Grey Areas: Our Choices Define Us (Part 2)

By Linda Fisher Thornton

This post is an updated version of a reader favorite. 

There Will Always Be Grey Areas

There will always be ethical grey areas.  We see plenty of information about lying, cheating, stealing and other obvious ethical violations. It is more difficult to know what to do when we encounter behaviors that fall into ethical grey areas, particularly in term of relationships with other people. Grey areas are difficult for anyone to handle but leaders bear the additional weight of needing to set the tone for the organization.

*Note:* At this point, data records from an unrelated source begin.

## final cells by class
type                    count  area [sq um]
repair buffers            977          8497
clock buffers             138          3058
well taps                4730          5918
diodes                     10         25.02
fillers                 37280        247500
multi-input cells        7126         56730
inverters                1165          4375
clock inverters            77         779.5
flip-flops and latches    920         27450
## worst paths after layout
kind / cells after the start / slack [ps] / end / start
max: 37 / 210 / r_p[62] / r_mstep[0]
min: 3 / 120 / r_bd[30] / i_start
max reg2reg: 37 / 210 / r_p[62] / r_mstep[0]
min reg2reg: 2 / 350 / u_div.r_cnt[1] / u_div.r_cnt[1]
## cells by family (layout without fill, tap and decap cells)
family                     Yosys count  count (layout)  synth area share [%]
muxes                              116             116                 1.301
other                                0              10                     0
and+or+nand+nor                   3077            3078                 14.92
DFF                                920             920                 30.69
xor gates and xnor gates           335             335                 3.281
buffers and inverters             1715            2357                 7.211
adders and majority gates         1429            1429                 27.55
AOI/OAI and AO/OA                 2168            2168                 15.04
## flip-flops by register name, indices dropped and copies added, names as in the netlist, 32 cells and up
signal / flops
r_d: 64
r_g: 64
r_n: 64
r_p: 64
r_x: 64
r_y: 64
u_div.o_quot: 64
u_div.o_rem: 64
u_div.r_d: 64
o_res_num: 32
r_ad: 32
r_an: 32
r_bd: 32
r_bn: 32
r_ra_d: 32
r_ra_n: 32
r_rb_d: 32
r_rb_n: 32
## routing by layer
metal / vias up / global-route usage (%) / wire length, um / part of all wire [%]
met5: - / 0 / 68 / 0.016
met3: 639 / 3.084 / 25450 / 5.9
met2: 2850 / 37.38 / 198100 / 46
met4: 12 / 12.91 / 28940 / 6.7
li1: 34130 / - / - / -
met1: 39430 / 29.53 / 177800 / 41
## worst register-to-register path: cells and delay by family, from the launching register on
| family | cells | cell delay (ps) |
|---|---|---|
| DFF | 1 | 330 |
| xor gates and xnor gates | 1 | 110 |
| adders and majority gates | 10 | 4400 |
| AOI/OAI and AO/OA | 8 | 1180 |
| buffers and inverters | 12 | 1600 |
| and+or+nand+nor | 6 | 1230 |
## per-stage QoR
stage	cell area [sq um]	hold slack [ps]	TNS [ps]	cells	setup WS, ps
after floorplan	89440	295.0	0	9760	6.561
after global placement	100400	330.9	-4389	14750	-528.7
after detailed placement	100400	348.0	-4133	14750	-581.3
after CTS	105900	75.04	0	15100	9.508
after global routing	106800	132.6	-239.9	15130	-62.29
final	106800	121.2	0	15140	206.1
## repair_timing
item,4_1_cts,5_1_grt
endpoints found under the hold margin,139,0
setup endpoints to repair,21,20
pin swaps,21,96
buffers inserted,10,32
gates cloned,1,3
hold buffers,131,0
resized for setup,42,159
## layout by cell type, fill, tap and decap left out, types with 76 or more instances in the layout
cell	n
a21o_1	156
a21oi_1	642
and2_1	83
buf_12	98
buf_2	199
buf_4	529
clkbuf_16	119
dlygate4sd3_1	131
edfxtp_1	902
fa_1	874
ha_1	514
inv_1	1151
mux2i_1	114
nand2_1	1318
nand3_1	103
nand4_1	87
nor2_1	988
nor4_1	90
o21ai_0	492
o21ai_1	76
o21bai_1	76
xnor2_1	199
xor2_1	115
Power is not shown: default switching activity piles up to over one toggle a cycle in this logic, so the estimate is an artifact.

Each decision impacts the ethics of the organization.

How We Handle Grey Areas “Teaches” Others (Whether Our Decisions Are Good or Bad)

If we are in leadership, we set the tone for what we want employees to do by what we do. That includes what we do about easy ethical problems (with clear right and wrong choices) and tough ethical problems (with no obvious right choices).

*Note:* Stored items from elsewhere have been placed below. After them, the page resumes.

### config.mk
export PLATFORM = sky130hd
export DESIGN_NAME = timed_action_block_engine_top_flat
export DESIGN_NICKNAME = d
export VERILOG_FILES = /design/src/rtl/tabe_pkg.sv /design/src/rtl/tabe_if.sv /design/src/rtl/timed_action_block_engine_top.sv /design/src/rtl/tabe_div.sv /design/src/flat_wrapper.sv
export SDC_FILE = /design/constraint.sdc
export NUM_CORES = 1
export LEC_CHECK = 0
export BUFFER_PORTS_ARGS = -buffer_cell sky130_fd_sc_hd__buf_2
export CAP_MARGIN = 10
export CELL_PAD_IN_SITES_DETAIL_PLACEMENT = 1
export CELL_PAD_IN_SITES_GLOBAL_PLACEMENT = 1
export CORE_ASPECT_RATIO = 1.2
export CORE_UTILIZATION = 45
export CTS_BUF_LIST = sky130_fd_sc_hd__clkbuf_16
export DETAILED_ROUTE_END_ITERATION = 12
export PLACE_DENSITY = 0.81
export SLEW_MARGIN = 20
export SYNTH_ARGS = -nofsm -noshare
export SYNTH_HDL_FRONTEND = slang
export SYNTH_SLANG_ARGS = --single-unit
export TNS_END_PERCENT = 5
### constraint.sdc
create_clock -name clk -period 6.4 [get_ports clk]
set_input_delay 1.6 -clock clk [delete_from_list [all_inputs] [get_ports clk]]
set_output_delay 1.6 -clock clk [all_outputs]
set_load 0.05 [all_outputs]
### src/rtl/tabe_pkg.sv
package tabe_pkg;

  localparam int unsigned DataW = 8;
  localparam int unsigned CfgIdxW = 3;

  typedef enum logic [2:0] {
    MODE_DOUT    = 3'd0,
    MODE_PWM     = 3'd1,
    MODE_CLOCK   = 3'd2,
    MODE_COMBINE = 3'd3,
    MODE_ONOFF   = 3'd4,
    MODE_COUNTER = 3'd5,
    MODE_WAVE    = 3'd6,
    MODE_NONE    = 3'd7
  } mode_t;

  localparam logic [2:0] REG_MODE    = 3'd0;
  localparam logic [2:0] REG_SUBOP   = 3'd1;
  localparam logic [2:0] REG_PFIRST  = 3'd2;
  localparam logic [2:0] REG_PSECOND = 3'd3;
  localparam logic [2:0] REG_STEP    = 3'd4;
  localparam logic [2:0] REG_RELOAD  = 3'd5;
  localparam logic [2:0] REG_OPERAND = 3'd6;

  localparam logic [4:0] OP_COPY = 5'd0;
  localparam logic [4:0] OP_LT   = 5'd1;
  localparam logic [4:0] OP_GT   = 5'd2;
  localparam logic [4:0] OP_EQ   = 5'd3;
  localparam logic [4:0] OP_NE   = 5'd4;
  localparam logic [4:0] OP_GE   = 5'd5;
  localparam logic [4:0] OP_LE   = 5'd6;
  localparam logic [4:0] OP_DIVS = 5'd7;
  localparam logic [4:0] OP_NDIV = 5'd8;
  localparam logic [4:0] OP_MUL  = 5'd9;
  localparam logic [4:0] OP_DIV  = 5'd10;
  localparam logic [4:0] OP_SADD = 5'd11;
  localparam logic [4:0] OP_SSUB = 5'd12;
  localparam logic [4:0] OP_ABV  = 5'd13;
  localparam logic [4:0] OP_BLW  = 5'd14;
  localparam logic [4:0] OP_INV  = 5'd15;

  localparam logic [4:0] CMB_AND = 5'd0;
  localparam logic [4:0] CMB_OR  = 5'd1;
  localparam logic [4:0] CMB_XOR = 5'd2;
  localparam logic [4:0] CMB_IF  = 5'd3;
  localparam logic [4:0] CMB_IFN = 5'd4;
  localparam logic [4:0] CMB_MAX = 5'd5;
  localparam logic [4:0] CMB_MIN = 5'd6;
  localparam logic [4:0] CMB_SUB = 5'd7;
  localparam logic [4:0] CMB_ADD = 5'd8;

  localparam logic [4:0] DIR_UP     = 5'd0;
  localparam logic [4:0] DIR_DOWN   = 5'd1;
  localparam logic [4:0] DIR_BOUNCE = 5'd2;

  localparam logic [4:0] WAVE_SAW_UP = 5'd0;
  localparam logic [4:0] WAVE_SAW_DN = 5'd1;
  localparam logic [4:0] WAVE_TRI    = 5'd2;

  localparam logic [5:0] SecPerMin = 6'd60;
  localparam logic [4:0] HrPerDay  = 5'd24;

  typedef enum logic [1:0] {
    ST_IDLE,
    ST_DIV,
    ST_DONE,
    ST_OUT
  } state_t;

  typedef struct packed {
    logic [7:0] new_value;
    logic       drive_valid;
    logic [7:0] drive_level;
    logic [4:0] hours;
    logic [5:0] minutes;
    logic [5:0] seconds;
    logic [7:0] next_time;
  } result_t;

  typedef struct packed {
    logic       source_valid;
    logic [7:0] source_value_a;
    logic [7:0] source_value_b;
  } item_t;

endpackage

### src/rtl/tabe_if.sv
interface tabe_if #(parameter type payload_t = logic) ();
  logic     valid;
  logic     ready;
  payload_t data;
  modport source (output valid, output data, input ready);
  modport sink (input valid, input data, output ready);
endinterface

### src/rtl/timed_action_block_engine_top.sv
// Timed action block engine: one item is one timer expiry of an action block
// and returns exactly one result item. The configured mode selects digital or
// PWM output through a byte evaluator, a virtual h:m:s clock, a two-input
// combiner, an on/off timer, an up/down/bounce counter or a sawtooth/triangle
// waveform, and every result carries the next timer reload code. With the
// receiver ready, an item passes through the states idle, div and out, with
// done between div and out when the evaluator operator needs a quotient or
// remainder: the shared restoring divider produces one quotient bit a cycle.
// The block takes one item at a time; the next item is accepted once the
// result has been taken. Configuration must be written only while the block
// is idle; the block itself does not enforce this.
module timed_action_block_engine_top
  import tabe_pkg::*;
#(
  parameter int unsigned SECOND_TICK_CODE = 129
) (
  input  logic         clk,
  input  logic         rst_n,
  tabe_if.sink         in_ch,
  tabe_if.source       out_ch,
  input  logic         cfg_we,
  input  logic [2:0]   cfg_index,
  input  logic [7:0]   cfg_data
);
  localparam logic [7:0] TickCode = SECOND_TICK_CODE[7:0];

  // configuration registers
  mode_t      mode_r;
  logic [4:0] subop_r;
  logic [7:0] pfirst_r, psecond_r, step_r, reload_r, operand_r;

  always_ff @(posedge clk) begin
    if (!rst_n) begin
      mode_r    <= MODE_DOUT;
      subop_r   <= '0;
      pfirst_r  <= '0;
      psecond_r <= 8'd255;
      step_r    <= 8'd1;
      reload_r  <= '0;
      operand_r <= '0;
    end else if (cfg_we) begin
      unique case (cfg_index)
        REG_MODE:    mode_r    <= mode_t'(cfg_data[2:0]);
        REG_SUBOP:   subop_r   <= cfg_data[4:0];
        REG_PFIRST:  pfirst_r  <= cfg_data;
        REG_PSECOND: psecond_r <= cfg_data;
        REG_STEP:    step_r    <= cfg_data;
        REG_RELOAD:  reload_r  <= cfg_data;
        REG_OPERAND: operand_r <= cfg_data;
        default: ;
      endcase
    end
  end

  // block state
  logic [7:0] value_r, value_nxt;
  logic       crise_r, crise_nxt, wrise_r, wrise_nxt;
  logic [4:0] hr_r, hr_nxt;
  logic [5:0] min_r, min_nxt, sec_r, sec_nxt;
  state_t     state_r, state_nxt;
  item_t      item_r;
  result_t    res_r, res_nxt;

  // shared divider; its quotient and remainder are final in the done cycle
  logic       div_start, div_done;
  logic [7:0] div_q, div_rem;

  tabe_div u_div (
    .clk(clk), .rst_n(rst_n), .start(div_start),
    .dividend(item_r.source_value_a), .divisor(operand_r),
    .done(div_done), .quotient(div_q), .remainder(div_rem)
  );

  assign in_ch.ready  = (state_r == ST_IDLE);
  assign out_ch.valid = (state_r == ST_OUT);
  assign out_ch.data  = res_r;

  logic needs_div;
  assign needs_div = (mode_r == MODE_DOUT || mode_r == MODE_PWM) &&
                     (subop_r == OP_DIVS || subop_r == OP_NDIV || subop_r == OP_DIV) &&
                     (operand_r != 8'd0);

  always_comb begin
    state_nxt = state_r;
    div_start = 1'b0;
    unique case (state_r)
      ST_IDLE: if (in_ch.valid) state_nxt = ST_DIV;
      ST_DIV: begin
        if (needs_div && item_r.source_valid) begin
          div_start = 1'b1;
          state_nxt = ST_DONE;
        end else begin
          state_nxt = ST_OUT;
        end
      end
      ST_DONE: if (div_done) state_nxt = ST_OUT;
      ST_OUT: if (out_ch.ready) state_nxt = ST_IDLE;
      default: state_nxt = ST_IDLE;
    endcase
  end

  // evaluator
  logic [7:0] a, b, k, ev;
  logic [8:0] sum9;
  logic [15:0] prod;
  always_comb begin
    a    = item_r.source_value_a;
    b    = item_r.source_value_b;
    k    = operand_r;
    sum9 = {1'b0, a} + {1'b0, k};
    prod = a * k;
    case (subop_r)
      OP_COPY: ev = a;
      OP_LT:   ev = {7'd0, a < k};
      OP_GT:   ev = {7'd0, a > k};
      OP_EQ:   ev = {7'd0, a == k};
      OP_NE:   ev = {7'd0, a != k};
      OP_GE:   ev = {7'd0, a >= k};
      OP_LE:   ev = {7'd0, a <= k};
      OP_DIVS: ev = {7'd0, (k != 8'd0) && (div_rem == 8'd0)};
      OP_NDIV: ev = {7'd0, (k == 8'd0) || (div_rem != 8'd0)};
      OP_MUL:  ev = prod[7:0];
      OP_DIV:  ev = (k == 8'd0) ? 8'd0 : div_q;
      OP_SADD: ev = sum9[8] ? 8'd255 : sum9[7:0];
      OP_SSUB: ev = (a >= k) ? (a - k) : 8'd0;
      OP_ABV:  ev = (a > k) ? a : 8'd0;
      OP_BLW:  ev = (a < k) ? a : 8'd0;
      OP_INV:  ev = 8'd255 - a;
      default: ev = 8'd1;
    endcase
  end

  // action per mode, evaluated when the result is formed
  logic [7:0] cmb, lvl, nxt;
  logic       dv;
  logic [5:0] sec_inc, min_inc;
  logic [4:0] hr_inc;
  always_comb begin
    value_nxt = value_r;
    crise_nxt = crise_r;
    wrise_nxt = wrise_r;
    hr_nxt    = hr_r;
    min_nxt   = min_r;
    sec_nxt   = sec_r;
    dv        = 1'b0;
    lvl       = '0;
    nxt       = '0;
    sec_inc   = sec_r + 6'd1;
    min_inc   = min_r + 6'd1;
    hr_inc    = hr_r + 5'd1;
    case (subop_r)
      CMB_AND: cmb = {7'd0, (a != 8'd0) && (b != 8'd0)};
      CMB_OR:  cmb = {7'd0, (a != 8'd0) || (b != 8'd0)};
      CMB_XOR: cmb = a ^ b;
      CMB_IF:  cmb = (a != 8'd0) ? b : 8'd0;
      CMB_IFN: cmb = (a != 8'd0) ? 8'd0 : b;
      CMB_MAX: cmb = (a > b) ? a : b;
      CMB_MIN: cmb = (a < b) ? a : b;
      CMB_SUB: cmb = a - b;
      CMB_ADD: cmb = a + b;
      default: cmb = 8'd0;
    endcase
    case (mode_r)
      MODE_DOUT, MODE_PWM: begin
        if (item_r.source_valid) begin
          dv        = 1'b1;
          lvl       = (mode_r == MODE_PWM && ev == 8'd1) ? 8'd255 : ev;
          value_nxt = lvl;
        end
        nxt = reload_r;
      end
      MODE_CLOCK: begin
        sec_nxt = sec_inc;
        if (sec_inc >= SecPerMin) begin
          sec_nxt = '0;
          min_nxt = min_inc;
          if (min_inc >= SecPerMin) begin
            min_nxt = '0;
            hr_nxt  = (hr_inc >= HrPerDay) ? 5'd0 : hr_inc;
          end
        end
        nxt = TickCode;
      end
      MODE_COMBINE: begin
        value_nxt = cmb;
        nxt       = reload_r;
      end
      MODE_ONOFF: begin
        if (value_r != 8'd0) begin
          value_nxt = 8'd0;
          nxt       = psecond_r;
        end else begin
          value_nxt = 8'd1;
          nxt       = pfirst_r;
        end
      end
      MODE_COUNTER: begin
        if (subop_r == DIR_UP || (subop_r == DIR_BOUNCE && crise_r)) begin
          if (value_r < psecond_r) value_nxt = value_r + step_r;
          else begin
            value_nxt = pfirst_r;
            if (subop_r == DIR_BOUNCE) crise_nxt = 1'b0;
          end
        end else if (subop_r == DIR_DOWN || subop_r == DIR_BOUNCE) begin
          if (value_r > pfirst_r) value_nxt = value_r - step_r;
          else begin
            value_nxt = psecond_r;
            if (subop_r == DIR_BOUNCE) crise_nxt = 1'b1;
          end
        end
        nxt = reload_r;
      end
      MODE_WAVE: begin
        if (subop_r == WAVE_SAW_UP) begin
          value_nxt = ((8'd255 - value_r) > pfirst_r) ? value_r + pfirst_r : 8'd0;
        end else if (subop_r == WAVE_SAW_DN) begin
          value_nxt = (value_r > pfirst_r) ? value_r - pfirst_r : 8'd255;
        end else if (subop_r == WAVE_TRI) begin
          if (wrise_r) begin
            if (value_r < psecond_r) value_nxt = value_r + pfirst_r;
            else begin
              value_nxt = 8'd0;
              wrise_nxt = 1'b0;
            end
          end else begin
            if (value_r > pfirst_r) value_nxt = value_r - pfirst_r;
            else begin
              value_nxt = 8'd255;
              wrise_nxt = 1'b1;
            end
          end
        end
        nxt = reload_r;
      end
      default: ;
    endcase
    res_nxt.new_value   = value_nxt;
    res_nxt.drive_valid = dv;
    res_nxt.drive_level = lvl;
    res_nxt.hours       = hr_nxt;
    res_nxt.minutes     = min_nxt;
    res_nxt.seconds     = sec_nxt;
    res_nxt.next_time   = nxt;
  end

  logic commit;
  assign commit = (state_nxt == ST_OUT) && (state_r != ST_OUT);

  always_ff @(posedge clk) begin
    if (!rst_n) begin
      state_r <= ST_IDLE;
      value_r <= '0;
      crise_r <= 1'b0;
      wrise_r <= 1'b1;
      hr_r    <= '0;
      min_r   <= '0;
      sec_r   <= '0;
    end else begin
      state_r <= state_nxt;
      // update block state as the result is formed
      if (commit) begin
        value_r <= value_nxt;
        crise_r <= crise_nxt;
        wrise_r <= wrise_nxt;
        hr_r    <= hr_nxt;
        min_r   <= min_nxt;
        sec_r   <= sec_nxt;
      end
    end
    if (in_ch.valid && in_ch.ready) item_r <= in_ch.data;
    if (commit) res_r <= res_nxt;
  end
endmodule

When we make good decisions, people watch what we do and also learn how to do that. If we make bad decisions, we teach others how to make bad decisions and those bad decisions can spread quickly throughout the organization.

How We Handle Grey Areas Paints a Border That Outlines Our Ethics

Sometimes “doing nothing” is an unethical choice. If we allow people to sabotage each other to win rewards, and withhold information from one another to appear more powerful, we are creating a culture that endorses negative interpersonal behaviors. We are “teaching” people that the organization values competition above collaboration and that “anything goes” to get the win.

If we “permit” sabotage and withholding information by not noticing and/or not addressing them, are we also endorsing more negative behaviors that people may see as similar, like bullying and employee harassment? We may be unintentionally sending the message that we allow even more negative behaviors in a broader context – Are we also endorsing withholding information from customers and other important stakeholders? What about regulators? If we allow people to withhold information at one level, are we unintentionally saying that withholding information is okay anytime, at any level?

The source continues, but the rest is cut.